Há uns anos, poucos, encontrava-me sentada no King à espera do horário de um filme de que não me lembro, e vi a Adília Lopes descendo as escadas provenientes da sala onde acabara de ser projetado o Autografia do Cesariny. Tropeçou e caiu. Ou caí eu. Uma de nós veio por ali ao trambolhões, naquele dia.

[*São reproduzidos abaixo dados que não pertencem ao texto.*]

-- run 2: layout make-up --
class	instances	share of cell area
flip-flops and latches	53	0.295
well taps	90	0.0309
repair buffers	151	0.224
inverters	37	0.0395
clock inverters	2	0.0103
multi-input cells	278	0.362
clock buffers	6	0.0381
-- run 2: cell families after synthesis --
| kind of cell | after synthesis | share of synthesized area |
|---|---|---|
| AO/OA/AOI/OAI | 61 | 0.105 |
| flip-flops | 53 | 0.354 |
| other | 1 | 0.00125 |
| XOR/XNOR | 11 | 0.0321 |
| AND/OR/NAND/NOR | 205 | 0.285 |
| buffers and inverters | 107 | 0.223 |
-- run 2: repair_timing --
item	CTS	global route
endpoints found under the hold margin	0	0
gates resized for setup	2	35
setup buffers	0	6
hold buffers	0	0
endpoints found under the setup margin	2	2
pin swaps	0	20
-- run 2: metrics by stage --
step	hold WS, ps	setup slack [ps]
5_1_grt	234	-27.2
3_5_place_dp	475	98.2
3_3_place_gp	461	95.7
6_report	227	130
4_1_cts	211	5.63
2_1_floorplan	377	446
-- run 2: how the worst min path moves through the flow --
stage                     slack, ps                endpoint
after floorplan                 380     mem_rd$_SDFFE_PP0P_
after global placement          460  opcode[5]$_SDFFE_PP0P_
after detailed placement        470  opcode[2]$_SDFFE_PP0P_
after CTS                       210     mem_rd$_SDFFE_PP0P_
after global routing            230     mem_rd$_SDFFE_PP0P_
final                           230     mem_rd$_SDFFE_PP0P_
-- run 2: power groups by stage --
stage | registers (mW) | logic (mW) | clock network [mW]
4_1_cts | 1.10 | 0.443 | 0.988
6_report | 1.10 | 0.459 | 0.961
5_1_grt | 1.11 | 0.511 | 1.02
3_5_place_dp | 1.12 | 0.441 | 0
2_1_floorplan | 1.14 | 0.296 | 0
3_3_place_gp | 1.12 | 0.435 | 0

A minha memória confunde tempos, mas tenho a certeza que caí no mesmo lugar, nesse dia ou noutro qualquer.
Levantei-me da mesa, fui ter com ela, ainda atarantada pelo filme e pela queda, e disse-lhe que a amava, e foi assim mesmo, que a amava há muitos anos, que lhe conhecia a obra toda, e que se calhar ia fazer uma tese de mestrado sobre a sua poesia, ainda não era certo, mas se calhar ia, e mesmo que não fosse, amava-a, e disso não havia dúvida. Sentei-a na minha mesa e "obriguei-a" a falar comigo. Lembro-me pouco do que foi dito, mas recordo a generosidade com que me escutou. Não era só isso: não teve escapatória. Eu tinha-a apanhado sem defesa, não que tenha muitas, porque a Adília, como eu e vós, é uma mulher que limpa as lentes dos óculos e se penteia aos repelões. Perguntei-lhe pelo filme. Respondeu que ainda não conseguia falar bem sobre o assunto, acho eu. Respondeu que se espantava que fizessem documentários sobre poetas. Eu ri-me, porque para mim deviam fazer-se muitos, mas eu sou romântica e o que penso não tem peso. Estava hesitante, mas falava. Não me conhecia, mas falava. Aceitou-me. Depois disse que tinha vindo com alguém. Alguém a esperava. Uma mulher com um nome conhecido, mas que não recordo. E foi. Trocámos moradas. Prometi que lhe ia enviar um ensaio que escrevera sobre uma das sua obras, e que intitulara "Fode ou morre". Isto era o que eu pensava na altura, e ainda hoje: a mensagem de todos os dias: "fode ou morre", e a Adília exprime-o eximiamente. Acabei por nunca lhe enviar nada e perdi a morada. A Adília foi-se embora. Foi só isto. Continuo a amá-la todos os dias.